To analyze the results of this project, music performance anxiety scores and self-confidence scores were calculated. Toussaint was able to draw comparisons between experience-level groups to determine that the educational reading about coping mechanisms was beneficial.
"We found that regardless of the level of music performance anxiety one may be experiencing, their confidence improved solely after reading about coping mechanisms. I believe that by reading and educating oneself, that musician can improve their confidence level and therefore, have a more enjoyable performance."
Through this research, Toussaint had the opportunity to connect with many Luther music students and faculty members, many of who share the same feelings of performance anxiety.
"During a time when social interaction was discouraged, I was reminded of the beauty of community. Multiple participants reached out to me after completing the survey with heartwarming messages. I found great comfort in the fact that I wasn't alone - in my experience with music performance anxiety, or in my experience as a musician during COVID-19. This project reminded me to cherish that community, despite the hurdles we may face."
Through this summer research project, Toussaint said she learned a great deal about music performance anxiety and about the research process in general. She hopes to complete more research in the future regarding this topic with the goal of being able to make performing music enjoyable for her future students.
"As a future educator, I am eager to incorporate what I have learned in my classroom. I know how crippling performance anxiety can be so I'm hopeful that I might be able to help my students find joy in playing/singing music."

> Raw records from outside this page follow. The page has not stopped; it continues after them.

This is an optimization exercise on Yosys and OpenROAD, whose aim is small area, not a production implementation. RTL that was checked went through simulation tests only; none was proved equivalent to the original. Power is estimated from default activity; no workload was simulated.

==> flow/design.v <==
module ddr4_fine_sweep #(
  parameter int LANES        = 16,
  parameter int DELAY_TAPS   = 64,
  parameter int COARSE_STEPS = 8,
  parameter int SPAN         = 32,
  parameter int SAMPLES      = 4,
  parameter int SETTLE       = 2,
  parameter int MIN_WIDTH    = 6,
  parameter int TIMEOUT      = 256
) (
  input  logic                                        clk,
  input  logic                                        rst,
  input  logic                                        fine_start,
  input  logic [$clog2(COARSE_STEPS)-1:0]             coarse_sel,
  input  logic [LANES-1:0]                            read_ok,
  input  logic                                        read_valid,
  output logic [$clog2(DELAY_TAPS)-1:0]               delay_tap,
  output logic                                        read_req,
  output logic                                        busy,
  output logic                                        fine_done,
  output logic                                        fine_failed,
  output logic [LANES-1:0]                            lane_valid,
  output logic [LANES*$clog2(DELAY_TAPS)-1:0]         best_start,
  output logic [LANES*$clog2(DELAY_TAPS)-1:0]         best_end,
  output logic [LANES*$clog2(DELAY_TAPS+1)-1:0]       best_width
);
  localparam int TAPW = $clog2(DELAY_TAPS);
  localparam int WW   = $clog2(DELAY_TAPS + 1);
  localparam int RW   = $clog2(SPAN + 1);       
  localparam logic [2:0] S_IDLE   = 3'd0;
  localparam logic [2:0] S_SETTLE = 3'd1;
  localparam logic [2:0] S_RREQ   = 3'd2;
  localparam logic [2:0] S_RWAIT  = 3'd3;
  localparam logic [2:0] S_EVAL   = 3'd4;
  localparam logic [2:0] S_FINISH = 3'd5;
  localparam logic [2:0] S_REPORT = 3'd6;
  logic [2:0]      r_state;
  logic [TAPW-1:0] r_tap;
  logic [1:0]      r_blk;     
  logic [7:0]      r_to;      
  logic [1:0]      r_smp;     
  logic            r_done;
  logic            r_failed;
  logic [LANES-1:0] r_fail;    
  logic [LANES-1:0] r_open;    
  logic [RW-2:0]    r_rm [LANES];   
  logic [LANES-1:0] r_nz;      
  logic [RW-2:0]    r_bm [LANES];   
  logic [TAPW-1:0]  r_be [LANES];   
  wire st_idle   = (r_state == S_IDLE);
  wire st_settle = (r_state == S_SETTLE);
  wire st_rwait  = (r_state == S_RWAIT);
  wire st_eval   = (r_state == S_EVAL);
  wire st_finish = (r_state == S_FINISH);
  wire st_report = (r_state == S_REPORT);
  wire w_start   = st_idle & fine_start;
  wire w_acc     = st_rwait & read_valid;
  wire w_tmo     = st_rwait & ~read_valid & (&r_to);
  wire w_last    = (&r_tap[2:0]) & ((&r_tap[5:3]) | (&r_blk));
  wire [TAPW-1:0] w_end = r_tap - {{(TAPW-1){1'b0}}, st_eval};
  logic [LANES-1:0] w_wide;
  for (genvar g = 0; g < LANES; g++) begin : g_wide
    assign w_wide[g] = r_nz[g] & (r_bm[g] >= (RW-1)'(MIN_WIDTH - 1));
  end
  always_ff @(posedge clk or posedge rst) begin
    if (rst) begin
      r_state  <= S_IDLE;
      r_tap    <= '0;
      r_done   <= 1'b0;
      r_failed <= 1'b0;
    end else begin
      r_done   <= st_report & (&w_wide);
      r_failed <= (st_report & ~&w_wide) | w_tmo;
      case (r_state)
        S_IDLE: if (fine_start) begin
          r_tap   <= {coarse_sel, 3'b000};
          r_state <= S_SETTLE;
        end
        S_SETTLE: if (r_to[0]) r_state <= S_RREQ;
        S_RREQ:   r_state <= S_RWAIT;
        S_RWAIT: begin
          if (read_valid)  r_state <= (&r_smp) ? S_EVAL : S_RREQ;
          else if (&r_to)  r_state <= S_IDLE;
        end
        S_EVAL: begin
          if (w_last) r_state <= S_FINISH;
          else begin
            r_tap   <= r_tap + 1'b1;
            r_state <= S_SETTLE;
          end
        end
        S_FINISH: r_state <= S_REPORT;
        default:  r_state <= S_IDLE;
      endcase
    end
  end
  always_ff @(posedge clk) begin
    r_to <= (st_settle | st_rwait) ? r_to + 1'b1 : 8'd0;
    r_smp <= ~st_settle ? (w_acc ? r_smp + 1'b1 : r_smp) : 2'd0;
    r_blk <= ~st_idle ? ((st_eval & ~w_last & (&r_tap[2:0])) ? r_blk + 1'b1 : r_blk) : 2'd0;
  end
  wire w_clr      = w_start | w_tmo;          
  wire w_run_hold = ~st_eval & ~st_idle;       
  for (genvar g = 0; g < LANES; g++) begin : g_lane
    wire          w_pass = st_eval & ~r_fail[g];
    wire          w_gt   = r_open[g] & (~r_nz[g] | (r_rm[g] > r_bm[g]));
    wire          w_upd  = ((st_eval & r_fail[g]) | st_finish) & w_gt;
    wire          w_hold = ~w_upd & ~w_clr;
    wire [RW-1:0] w_bw   = r_bm[g] + 1'b1;
    always_ff @(posedge clk) begin
      r_fail[g] <= ~st_settle & (r_fail[g] | (w_acc & ~read_ok[g]));
      r_open[g] <= w_pass | (w_run_hold & r_open[g]);
      r_rm[g]   <= ({(RW-1){w_pass & r_open[g]}} & (r_rm[g] + 1'b1)) | ({(RW-1){w_run_hold}} & r_rm[g]);
    end
    always_ff @(posedge clk or posedge rst) begin
      if (rst) begin
        r_nz[g] <= 1'b0;
        r_bm[g] <= '0;
        r_be[g] <= '0;
      end else begin
        r_nz[g] <= w_upd | (w_hold & r_nz[g]);
        r_bm[g] <= ({(RW-1){w_upd}} & r_rm[g]) | ({(RW-1){w_hold}} & r_bm[g]);
        r_be[g] <= ({TAPW{w_upd}} & w_end) | ({TAPW{w_hold}} & r_be[g]);
      end
    end
    assign lane_valid[g]              = (st_idle | st_report) & w_wide[g];
    assign best_width[g*WW +: WW]     = WW'({w_bw[RW-1:1], r_nz[g] & ~r_bm[g][0]});
    assign best_end[g*TAPW +: TAPW]   = r_be[g];
    assign best_start[g*TAPW +: TAPW] = r_be[g] - TAPW'(r_bm[g]);
  end
  assign delay_tap   = r_tap;
  assign read_req    = (r_state == S_RREQ);
  assign busy        = ~st_idle;
  assign fine_done   = r_done;
  assign fine_failed = r_failed;
endmodule
clock: 5.0 ns
lec_check: 0
cap_margin: 20
core_margin: 2
core_utilization: 40
slew_margin: 20
standard.sh (not shown) runs the stock make flow with config.mk's settings and CLKGATE_MAP_FILE= SYNTH_SCRIPT=/design/flow/synth_recipe.tcl, a recipe that flattens the netlist after the stock synthesis.
==> flow/flow/run.sh <==
#!/bin/bash
# Own layout flow: the standard ORFS flow with an area-oriented synthesis mapping, the
# smallest buffer on every port, and no dummy clock-tree loads. Each tool's output is logged.
set -euo pipefail
W=$(pwd)
F=$W/flow
bash standard.sh \
  SYNTH_SCRIPT=$F/synth.tcl \
  FLOW_ABC_SCRIPT=$F/area.abc \
  BUFFER_PORTS_ARGS="-buffer_cell sky130_fd_sc_hd__buf_1" \
  CTS_ARGS="-sink_clustering_enable -repair_clock_nets -dont_use_dummy_load -buf_list sky130_fd_sc_hd__clkbuf_8 -sink_clustering_size 24 -sink_clustering_max_diameter 60" \
  finish > $W/flow_make.log 2>&1
cp -r $W/orfs/logs $W/flow_logs 2>/dev/null || true
==> flow/flow/area.abc <==
strash
ifraig
dc2
dch -f
map -a
mfs2
strash
dc2
dch -f
map -a
mfs2
strash
dch -f
map -a
topo
==> flow/flow/synth.tcl <==
# The standard synthesis (synth_recipe.tcl) with two changes to the combinational mapping only:
# Yosys's extract_fa is skipped and abc runs an area-oriented script (flow/area.abc).
# Flip-flop mapping and register names are unchanged.
proc synth {args} { yosys synth -nofsm -noshare {*}$args }
proc extract_fa {args} { puts "flow: extract_fa skipped" }
proc abc {args} {
  set i [lsearch $args -script]
  lset args [expr {$i + 1}] $::env(FLOW_ABC_SCRIPT)
  puts "flow: abc $args"
  yosys abc {*}$args
}
source $::env(SCRIPTS_DIR)/synth.tcl
# left out here: clear keep_hierarchy, flatten, clean up, hide names made inside functions, write 1_2_yosys.v
The starting point produced a clean layout.
Rerun with:
--- a/flow/design.v
+++ b/flow/design.v
@@ -39,16 +39,14 @@
   logic [1:0]      r_blk;     
   logic [7:0]      r_to;      
   logic [1:0]      r_smp;     
   logic            r_done;
   logic            r_failed;
-  logic [LANES-1:0] r_fail;    
-  logic [LANES-1:0] r_open;    
-  logic [RW-2:0]    r_rm [LANES];   
-  logic [LANES-1:0] r_nz;      
-  logic [RW-2:0]    r_bm [LANES];   
-  logic [TAPW-1:0]  r_be [LANES];   
+  logic [LANES-1:0] r_fail;   
+  logic [RW-1:0]   r_run [LANES];   
+  logic [RW-1:0]   r_bw  [LANES];   
+  logic [TAPW-1:0] r_be  [LANES];   
   wire st_idle   = (r_state == S_IDLE);
   wire st_settle = (r_state == S_SETTLE);
   wire st_rwait  = (r_state == S_RWAIT);
   wire st_eval   = (r_state == S_EVAL);
   wire st_finish = (r_state == S_FINISH);
@@ -58,11 +56,11 @@
   wire w_tmo     = st_rwait & ~read_valid & (&r_to);
   wire w_last    = (&r_tap[2:0]) & ((&r_tap[5:3]) | (&r_blk));
   wire [TAPW-1:0] w_end = r_tap - {{(TAPW-1){1'b0}}, st_eval};
   logic [LANES-1:0] w_wide;
   for (genvar g = 0; g < LANES; g++) begin : g_wide
-    assign w_wide[g] = r_nz[g] & (r_bm[g] >= (RW-1)'(MIN_WIDTH - 1));
+    assign w_wide[g] = (r_bw[g] >= RW'(MIN_WIDTH));
   end
   always_ff @(posedge clk or posedge rst) begin
     if (rst) begin
       r_state  <= S_IDLE;
       r_tap    <= '0;
@@ -100,35 +98,32 @@
     r_blk <= ~st_idle ? ((st_eval & ~w_last & (&r_tap[2:0])) ? r_blk + 1'b1 : r_blk) : 2'd0;
   end
   wire w_clr      = w_start | w_tmo;          
   wire w_run_hold = ~st_eval & ~st_idle;       
   for (genvar g = 0; g < LANES; g++) begin : g_lane
-    wire          w_pass = st_eval & ~r_fail[g];
-    wire          w_gt   = r_open[g] & (~r_nz[g] | (r_rm[g] > r_bm[g]));
-    wire          w_upd  = ((st_eval & r_fail[g]) | st_finish) & w_gt;
-    wire          w_hold = ~w_upd & ~w_clr;
-    wire [RW-1:0] w_bw   = r_bm[g] + 1'b1;
+    wire            w_pass = st_eval & ~r_fail[g];
+    wire            w_upd  = ((st_eval & r_fail[g]) | st_finish) & (r_run[g] > r_bw[g]);
+    wire            w_hold = ~w_upd & ~w_clr;
+    wire [RW-1:0]   w_inc  = r_run[g] + 1'b1;
     always_ff @(posedge clk) begin
       r_fail[g] <= ~st_settle & (r_fail[g] | (w_acc & ~read_ok[g]));
-      r_open[g] <= w_pass | (w_run_hold & r_open[g]);
-      r_rm[g]   <= ({(RW-1){w_pass & r_open[g]}} & (r_rm[g] + 1'b1)) | ({(RW-1){w_run_hold}} & r_rm[g]);
+      r_run[g]  <= ({RW{w_pass}} & w_inc) | ({RW{w_run_hold}} & r_run[g]);
     end
     always_ff @(posedge clk or posedge rst) begin
       if (rst) begin
-        r_nz[g] <= 1'b0;
-        r_bm[g] <= '0;
+        r_bw[g] <= '0;
         r_be[g] <= '0;
       end else begin
-        r_nz[g] <= w_upd | (w_hold & r_nz[g]);
-        r_bm[g] <= ({(RW-1){w_upd}} & r_rm[g]) | ({(RW-1){w_hold}} & r_bm[g]);
+        r_bw[g] <= ({RW{w_upd}} & r_run[g]) | ({RW{w_hold}} & r_bw[g]);
         r_be[g] <= ({TAPW{w_upd}} & w_end) | ({TAPW{w_hold}} & r_be[g]);
       end
     end
     assign lane_valid[g]              = (st_idle | st_report) & w_wide[g];
-    assign best_width[g*WW +: WW]     = WW'({w_bw[RW-1:1], r_nz[g] & ~r_bm[g][0]});
+    assign best_width[g*WW +: WW]     = WW'(r_bw[g]);
     assign best_end[g*TAPW +: TAPW]   = r_be[g];
-    assign best_start[g*TAPW +: TAPW] = r_be[g] - TAPW'(r_bm[g]);
+    assign best_start[g*TAPW +: TAPW] = {r_be[g][TAPW-1:1] - r_bw[g][TAPW-1:1] + (r_be[g][0] & ~r_bw[g][0]),
+                                         ~(r_be[g][0] ^ r_bw[g][0]) & (|r_bw[g])};
   end
   assign delay_tap   = r_tap;
   assign read_req    = (r_state == S_RREQ);
   assign busy        = ~st_idle;
   assign fine_done   = r_done;
- non-clock buffer count falls by 2
- power rises by 9.9%
- worst setup slack degrades by 0.046 ns
- area after synthesis rose by about 2.5%
- via count barely changes
- global-route usage is lower by 0.95 points
- clock-buffer cell count goes up by 2
- synthesized cell count went up by about 1.6%
- final cell count went up by 1.5%
- register-to-register slack degrades by 0.78 ns
Only the layout flow was run in the second run of this note; the RTL was not checked for function there.

==> what the ideal ports hide <==
How much do the figures lean on ideal ports? The routed layouts below were timed once more, with nothing changed but the port constraints.
Step 1 assumes that a clkbuf_16 drives the clock port and a buf_2 every other input.
Step 2 adds t to the input delays and takes it off the output delays; t is the mean of the earliest and latest rising clock arrival at the registers after step 1. Input paths then give back, and output paths get back, about the clock's delay inside the block.
a / b / c = ideal / step 1 / step 2; a / b = the first two.
run	t, ns	setup WS [ns]	worst data-port slew with drivers (ns)
the first run	0.640	0.874 / 0.823 / 1.463	0.07
the second run	0.644	0.827 / 0.827 / 0.827	0.08
After both steps every run listed still meets setup and hold.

This project was part of Luther's Summer Student/Faculty Collaborative Research program. As a college that prides itself on offering active-learning opportunities, this program allows students to engage in collaborative research projects with Luther faculty members during Summer Session. All returning Luther students, in any major, are eligible to apply. Each full grant provides a $3,000 stipend for eight weeks of research work as well as on-campus shared housing and up to $500 for project expenses.